Long-term performance prediction of solid oxide electrolysis cell (SOEC) for CO2/H2O co-electrolysis considering structural degradation through modelling and simulation

Abstract

Solid oxide electrolysis cells (SOECs) are promising devices for CO2 and H2O co-electrolysis into syngas. Degradation occurring within SOECs is still of great concern for their commercial deployment. Therefore, it is important to understand the degradation mechanisms and optimize SOEC long-term operation. A 1-dimensional (1D) pseudo-dynamic model was developed for SOEC operating under CO2/H2O co-electrolysis and implemented in Aspen Plus® using Fortran® routines.
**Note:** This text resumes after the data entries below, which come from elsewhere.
This is an optimization exercise on Yosys and OpenROAD, whose aim is small area, not a production implementation.
Only simulation tests tie the RTL to the original design; equivalence was not proved.
No activity file was given, so power comes from the tool's default toggle rates.

[design/flow/standard.sh]
#!/bin/bash
# synth_recipe.tcl (not shown) runs the flow's synth.tcl, then flattens the netlist and writes it again
# the make line also repeats each setting of config.mk as NAME=value (left out here)
make -C /OpenROAD-flow-scripts/flow DESIGN_CONFIG=/design/flow/config.mk WORK_HOME=/design/flow/orfs CLKGATE_MAP_FILE= SYNTH_SCRIPT=/design/flow/synth_recipe.tcl "${@:-finish}"
[design/flow/flow/run.sh]
#!/bin/bash
# Standard ORFS layout with three changes:
#  - synthesis maps the logic with Yosys's default (area-oriented) ABC script
#    instead of ORFS's delay-driven one (flow/synth_area.tcl; registers are
#    mapped exactly as in the standard synthesis, before ABC runs);
#  - the port buffers are the smallest buffer cell;
#  - the clock tree uses small buffers without dummy loads.
set -euo pipefail
bash standard.sh \
  SYNTH_SCRIPT="$PWD/flow/synth_area.tcl" \
  BUFFER_PORTS_ARGS="-buffer_cell sky130_fd_sc_hd__buf_1" \
  CTS_ARGS="-sink_clustering_enable -repair_clock_nets -dont_use_dummy_load -buf_list sky130_fd_sc_hd__clkbuf_4 -sink_clustering_size 10 -sink_clustering_max_diameter 40" \
  finish > flow_orfs.log 2>&1
[design/flow/config.mk]
export PLATFORM = sky130hd
export DESIGN_NAME = tf_framer
export DESIGN_NICKNAME = tf_framer
export VERILOG_FILES = /design/flow/design.v
export SDC_FILE = /design/flow/constraint.sdc
export NUM_CORES = 4
export LEC_CHECK = 0
export CAP_MARGIN = 20
export CORE_MARGIN = 2
export CORE_UTILIZATION = 60
export PLACE_DENSITY = 0.75
export SLEW_MARGIN = 20
[design/flow/constraint.sdc]
create_clock -name core_clock -period 10.0 [get_ports {clk}]
set_input_delay 2.0000 -clock core_clock [delete_from_list [all_inputs] [get_ports {clk}]]
set_output_delay 2.0000 -clock core_clock [all_outputs]
set_load 0.01 [all_outputs]
What follows belongs to an exercise in optimizing a design on an open flow for small area and a short achievable clock period; a production flow would make more cautious choices.
Where RTL was checked, it was by simulation tests only, not by an equivalence proof against the original.
No activity file was given, so power comes from the tool's default toggle rates.

==> run a: inputs <==
## cpu_core
module cpu_core #(
    parameter MAX_CYCLES = 1000,
    parameter CW         = 10           
) (
    input  wire          clk,
    input  wire          rst,           
    input  wire          cfg_fwd_en,    
    input  wire          cfg_cache_en,  
    output wire [7:0]    if_addr,
    input  wire [15:0]   if_rdata,
    output wire [7:0]    d_addr,
    input  wire [7:0]    d_rdata,
    output wire [7:0]    d_wdata,
    output wire          d_we,
    input  wire [3:0]    dbg_sel,
    output wire [7:0]    dbg_x,
    output reg  [8:0]    pc,
    output reg           halted,
    output wire          terminated,
    output reg  [1:0]    fault,         
    output reg           flag_z,
    output reg           flag_c,
    output reg  [7:0]    mar,
    output reg  [7:0]    mdr,
    output reg           stalled,
    output reg           flushed,
    output reg           fwd_active,
    output reg  [3:0]    fwd_reg,
    output wire [7:0]    fwd_value,
    output reg           r0_write_ignored,
  ...
make LEC_CHECK=0 ABC_AREA=1 CAP_MARGIN=20 CORE_MARGIN=2 CORE_UTILIZATION=60 SETUP_SLACK_MARGIN=5 SLEW_MARGIN=20 finish   # period 13.0 ns
run.sh (not shown) runs the stock make flow with config.mk's settings and CLKGATE_MAP_FILE= SYNTH_SCRIPT=/design/flow/synth_recipe.tcl, a recipe that flattens the netlist after the stock synthesis.
==> run b (differences from run a) <==
--- a/flow/design.v
+++ b/flow/design.v
@@ -4,15 +4,23 @@
     input  wire [3:0] b,
     output reg  [7:0] res,
     output reg        z,
     output reg        c
 );
-    wire [4:0] sum  = {1'b0, a} + {1'b0, b};
-    wire [4:0] dif  = {1'b0, a} - {1'b0, b};      
-    wire signed [3:0] sa = a;
-    wire signed [3:0] sb = b;
-    wire signed [7:0] prod = sa * sb;
+    wire       sub  = op[0];
+    wire [4:0] sum  = {1'b0, a} + {1'b0, b ^ {4{sub}}} + {4'd0, sub};
+    reg [7:0] prod;
+    integer i, j;
+    always @* begin
+        prod = 8'b1001_0000;
+        for (i = 0; i < 4; i = i + 1)
+            for (j = 0; j < 4; j = j + 1)
+                if ((i == 3) ^ (j == 3))
+                    prod = prod + ({7'd0, ~(a[i] & b[j])} << (i + j));
+                else
+                    prod = prod + ({7'd0, a[i] & b[j]} << (i + j));
+    end
     wire [3:0] ma = a[3] ? (4'd0 - a) : a;
     wire [3:0] mb = b[3] ? (4'd0 - b) : b;
     reg  [3:0] mq;
     always @* begin
         case (mb)
@@ -25,15 +33,16 @@
             default: mq = 4'd0;
         endcase
     end
     wire [3:0] quot = (a[3] ^ b[3]) ? (4'd0 - mq) : mq;
     always @* begin
+        z = 1'b0;
+        c = 1'b0;
         case (op)
-            2'd0: begin res = {4'd0, sum[3:0]}; z = (sum[3:0] == 4'd0); c = sum[4];  end
-            2'd1: begin res = {4'd0, dif[3:0]}; z = (dif[3:0] == 4'd0); c = ~dif[4]; end
-            2'd2: begin res = prod;             z = 1'b0;               c = 1'b0;     end
-            default: begin res = {4'd0, quot};  z = 1'b0;               c = 1'b0;     end
+            2'd0, 2'd1: begin res = {4'd0, sum[3:0]}; z = (sum[3:0] == 4'd0); c = sum[4]; end
+            2'd2:       res = prod;
+            default:    res = {4'd0, quot};
         endcase
     end
 endmodule
 module cpu_core #(
     parameter MAX_CYCLES = 1000,
@@ -83,11 +92,10 @@
     reg [3:0] pr_opcode;
     reg [3:0] pr_operand;    
     reg [7:0] pr_imm;
     reg [7:0] line_valid;
     reg [4:0] line_tag   [0:7];
-    reg [7:0] line_data  [0:7];
     reg [2:0] cache_stall_remaining;
     reg [8:0] hs_cnt;
     reg [7:0] cm_cnt;
     assign cnt_hazard_stalls      = {1'b0, hs_cnt};
     assign cnt_cache_misses       = {2'b00, cm_cnt};
@@ -122,11 +130,11 @@
     wire [2:0] c_index = pr_imm[2:0];
     wire [4:0] c_tag   = pr_imm[7:3];
     wire       c_hit   = line_valid[c_index] & (line_tag[c_index] == c_tag);
     wire       mem_op  = is_load | is_store;
     wire       c_miss  = exec & cache_en & mem_op & ~c_hit;
-    wire [7:0] load_data = (cache_en & c_hit) ? line_data[c_index] : d_rdata;
+    wire [7:0] load_data = d_rdata;
     assign d_addr  = pr_imm;
     assign d_wdata = xr;
     assign d_we    = exec & is_store;
     wire       jmp_now     = exec & is_jmp;
     wire [8:0] pc_cur      = jmp_now ? {1'b0, pr_imm} : pc;
@@ -156,15 +164,12 @@
         for (i = 1; i < 16; i = i + 1)
             if (rst | (x_we && pr_operand == i))
                 x[i] <= x_wdata_r;
     end
     always @(posedge clk) begin
-        if (exec & cache_en & mem_op) begin
-            if (~c_hit) line_tag[c_index] <= c_tag;
-            if (is_store | ~c_hit)
-                line_data[c_index] <= is_load ? d_rdata : xr;
-        end
+        if (c_miss)
+            line_tag[c_index] <= c_tag;
     end
     wire c_access = exec & cache_en & mem_op;
     always @(posedge clk) begin
         cnt_cycles       <= (cnt_cycles       + {9'd0, do_cycle})         & {CW{~rst}};
         cnt_instructions <= (cnt_instructions + {9'd0, exec})             & {CW{~rst}};
==> flow/flow/run.sh (new file) <==
#!/bin/bash
# Standard ORFS layout (the standard.sh, unchanged synthesis, floorplan,
# power grid and tap cells) with three settings passed to make:
#  - port buffers are buf_1 cells instead of the default choice,
#  - repair_timing aims for extra setup slack so the design is sized for a
#    shorter period than the 13 ns it is signed off at,
#  - smaller clock-tree buffers.
set -euo pipefail
MARGIN=$(cat flow/margin.txt)
bash standard.sh \
  "BUFFER_PORTS_ARGS=-buffer_cell sky130_fd_sc_hd__buf_1" \
  "SETUP_SLACK_MARGIN=${MARGIN}" \
  finish > flow_orfs.log 2>&1
==> flow/flow/margin.txt (new file) <==
6.3
==> flow/standard.sh (new file) <==
#!/bin/bash
# synth_recipe.tcl (not shown) runs the flow's synth.tcl, then flattens the netlist and writes it again
# the make line also repeats each setting of config.mk as NAME=value (left out here)
make -C /OpenROAD-flow-scripts/flow DESIGN_CONFIG=/design/flow/config.mk WORK_HOME=/design/flow/orfs CLKGATE_MAP_FILE= SYNTH_SCRIPT=/design/flow/synth_recipe.tcl "${@:-finish}"
Settings changed: CTS_BUF_LIST set to sky130_fd_sc_hd__clkbuf_16, CTS_CLUSTER_DIAMETER set to 60, CTS_CLUSTER_SIZE set to 30, SETUP_SLACK_MARGIN 5 to not set.
removed: flow/run.sh
==> run c (differences from run a) <==
--- a/flow/design.v
+++ b/flow/design.v
@@ -4,15 +4,23 @@
     input  wire [3:0] b,
     output reg  [7:0] res,
     output reg        z,
     output reg        c
 );
-    wire [4:0] sum  = {1'b0, a} + {1'b0, b};
-    wire [4:0] dif  = {1'b0, a} - {1'b0, b};      
-    wire signed [3:0] sa = a;
-    wire signed [3:0] sb = b;
-    wire signed [7:0] prod = sa * sb;
+    wire       sub  = op[0];
+    wire [4:0] sum  = {1'b0, a} + {1'b0, b ^ {4{sub}}} + {4'd0, sub};
+    reg [7:0] prod;
+    integer i, j;
+    always @* begin
+        prod = 8'b1001_0000;
+        for (i = 0; i < 4; i = i + 1)
+            for (j = 0; j < 4; j = j + 1)
+                if ((i == 3) ^ (j == 3))
+                    prod = prod + ({7'd0, ~(a[i] & b[j])} << (i + j));
+                else
+                    prod = prod + ({7'd0, a[i] & b[j]} << (i + j));
+    end
     wire [3:0] ma = a[3] ? (4'd0 - a) : a;
     wire [3:0] mb = b[3] ? (4'd0 - b) : b;
     reg  [3:0] mq;
     always @* begin
         case (mb)
@@ -25,15 +33,16 @@
             default: mq = 4'd0;
         endcase
     end
     wire [3:0] quot = (a[3] ^ b[3]) ? (4'd0 - mq) : mq;
     always @* begin
+        z = 1'b0;
+        c = 1'b0;
         case (op)
-            2'd0: begin res = {4'd0, sum[3:0]}; z = (sum[3:0] == 4'd0); c = sum[4];  end
-            2'd1: begin res = {4'd0, dif[3:0]}; z = (dif[3:0] == 4'd0); c = ~dif[4]; end
-            2'd2: begin res = prod;             z = 1'b0;               c = 1'b0;     end
-            default: begin res = {4'd0, quot};  z = 1'b0;               c = 1'b0;     end
+            2'd0, 2'd1: begin res = {4'd0, sum[3:0]}; z = (sum[3:0] == 4'd0); c = sum[4]; end
+            2'd2:       res = prod;
+            default:    res = {4'd0, quot};
         endcase
     end
 endmodule
 module cpu_core #(
     parameter MAX_CYCLES = 1000,
@@ -83,11 +92,10 @@
     reg [3:0] pr_opcode;
     reg [3:0] pr_operand;    
     reg [7:0] pr_imm;
     reg [7:0] line_valid;
     reg [4:0] line_tag   [0:7];
-    reg [7:0] line_data  [0:7];
     reg [2:0] cache_stall_remaining;
     reg [8:0] hs_cnt;
     reg [7:0] cm_cnt;
     assign cnt_hazard_stalls      = {1'b0, hs_cnt};
     assign cnt_cache_misses       = {2'b00, cm_cnt};
@@ -122,11 +130,11 @@
     wire [2:0] c_index = pr_imm[2:0];
     wire [4:0] c_tag   = pr_imm[7:3];
     wire       c_hit   = line_valid[c_index] & (line_tag[c_index] == c_tag);
     wire       mem_op  = is_load | is_store;
     wire       c_miss  = exec & cache_en & mem_op & ~c_hit;
-    wire [7:0] load_data = (cache_en & c_hit) ? line_data[c_index] : d_rdata;
+    wire [7:0] load_data = d_rdata;
     assign d_addr  = pr_imm;
     assign d_wdata = xr;
     assign d_we    = exec & is_store;
     wire       jmp_now     = exec & is_jmp;
     wire [8:0] pc_cur      = jmp_now ? {1'b0, pr_imm} : pc;
@@ -156,15 +164,12 @@
         for (i = 1; i < 16; i = i + 1)
             if (rst | (x_we && pr_operand == i))
                 x[i] <= x_wdata_r;
     end
     always @(posedge clk) begin
-        if (exec & cache_en & mem_op) begin
-            if (~c_hit) line_tag[c_index] <= c_tag;
-            if (is_store | ~c_hit)
-                line_data[c_index] <= is_load ? d_rdata : xr;
-        end
+        if (c_miss)
+            line_tag[c_index] <= c_tag;
     end
     wire c_access = exec & cache_en & mem_op;
     always @(posedge clk) begin
         cnt_cycles       <= (cnt_cycles       + {9'd0, do_cycle})         & {CW{~rst}};
         cnt_instructions <= (cnt_instructions + {9'd0, exec})             & {CW{~rst}};
==> flow/flow/run.sh (new file) <==
#!/bin/bash
# Standard ORFS layout (the standard.sh, unchanged synthesis, floorplan,
# power grid and tap cells) with three settings passed to make:
#  - port buffers are buf_1 cells instead of the default choice,
#  - repair_timing aims for extra setup slack so the design is sized for a
#    shorter period than the 13 ns it is signed off at,
#  - smaller clock-tree buffers.
set -euo pipefail
MARGIN=$(cat flow/margin.txt)
bash standard.sh \
  "BUFFER_PORTS_ARGS=-buffer_cell sky130_fd_sc_hd__buf_1" \
  "SETUP_SLACK_MARGIN=${MARGIN}" \
  finish > flow_orfs.log 2>&1
==> flow/flow/margin.txt (new file) <==
6.6
==> flow/standard.sh (new file) <==
#!/bin/bash
# synth_recipe.tcl (not shown) runs the flow's synth.tcl, then flattens the netlist and writes it again
# the make line also repeats each setting of config.mk as NAME=value (left out here)
make -C /OpenROAD-flow-scripts/flow DESIGN_CONFIG=/design/flow/config.mk WORK_HOME=/design/flow/orfs CLKGATE_MAP_FILE= SYNTH_SCRIPT=/design/flow/synth_recipe.tcl "${@:-finish}"
Settings changed: CORE_UTILIZATION 60 to 70, CTS_BUF_LIST set to sky130_fd_sc_hd__clkbuf_8, CTS_CLUSTER_DIAMETER set to 50, CTS_CLUSTER_SIZE set to 16, SETUP_SLACK_MARGIN 5 to not set.
removed: flow/run.sh
==> run notes <==
Fillcell total: run a 2243; run b 2011; run c 1251
Highest signal layer in the routed design: run a met4; run b met5; run c met4
Tot Pwr: run a 6.121 mW; run b 4.773 mW; run c 4.881 mW
Tap cells: run a 396; run b 330; run c 280
Unique cell type count in the Yosys netlist: run a 60; run b 54; run c 54
Clock Skew: run a 0.01607 ns; run b 0.01774 ns; run c 0.03719 ns
Final min period: run a 7.815 ns; run b 6.691 ns; run c 6.643 ns
Clock share of power: run a 0.180; run b 0.145; run c 0.123
FFs & Latches: run a 363; run b 299; run c 299
Post-Route Hold Slack: run a 0.4560 ns; run b 0.4528 ns; run c 0.4705 ns
Die span in x: run a 179.3 um; run b 164.5 um; run c 152.6 um
Fraction of post-synthesis cell area in the top cell type by area: run a 0.3939; run b 0.3457; run c 0.3457
Minimum setup slack after placement: run a 4.961 ns; run b 5.656 ns; run c 5.549 ns
Met3 Resource Use GR: run a 0.06603; run b 0.05048; run c 0.1104
Peak clock frequency supported by timing: run a 128.0 MHz; run b 149.5 MHz; run c 150.5 MHz
Largest stage delay, worst path: run a 0.53 ns; run b 0.27 ns; run c 0.28 ns
Flip-flop and latch count after synthesis: run a 363; run b 299; run c 299
Area growth syn-to-layout: run a 18.63%; run b 13.66%; run c 15.54%
Count of nets after finishing: run a 2318; run b 2082; run c 2121
Static Leak: run a 8.597 nW; run b 7.090 nW; run c 7.315 nW
Outcome: run a no timing/DRC/antenna violations; run b no timing/DRC/antenna violations; run c no timing/DRC/antenna violations
Total number of clock tree sinks: run a 363; run b 299; run c 299
Plain + repair buffers: run a 203; run b 225; run c 256
Via count: run a 16120; run b 13890; run c 15310
Only the layout flow was run in run a; the RTL was not checked for function there.

what the ideal ports hide:
In the flow no input, the clock included, has a driving cell. The finished layouts below were timed again as built, in two steps.
Step 1: set_driving_cell puts a clkbuf_16 on clk and a buf_2 on each other input, an assumption about the parent block.
Step 2 moves the port delays by t, midway between the first and last clock arrival at a register: inputs arrive t later, outputs are due t later. That takes back most of the time a late clock gives input paths.
Three values: ideal, step 1, step 2; two values: the first two.
run | t (ns) | setup WS [ns] | worst setup path at the end
run a | 0.572 | 5.185 / 5.159 / 5.159 | input to output
run b | 0.585 | 6.309 / 6.239 / 6.239 | input to output
run c | 0.665 | 6.357 / 6.310 / 6.310 | input to output
After both steps setup and hold are still met in every run listed. For run b, which loses most, drivers alone change the setup slack by -0.070 ns; drivers and shift together by -0.070 ns.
The structural degradation of a typical SOEC material set: Ni-YSZ cathode, YSZ electrolyte and LSM-YSZ anode were also accounted for. The model was dynamically validated for different current densities (0.5, 0.75 and 1.0 A/cm2). The effects of operating conditions and structural degradation on SOEC long-term electrochemical performance and syngas production are assessed. Performance prediction indicated that increasing the current density and operating temperature initially enhance SOEC performance. However, the operating voltage increases at faster rates at higher current densities and temperatures causing the syngas production efficiency to decrease due to higher power utilisation. Long-term SOEC degradation is mostly due to LSM-YSZ anode delamination with a degradation rate of 3.96 %/1000hrs at 750 °C, 1 bar and 1.5 A/cm2. Applying an anti-oxidant layer on the interconnect surface and adjusting La/Sr ratio in the A-site of LSM considerably reduce the degradation rate by roughly 78% at the anode.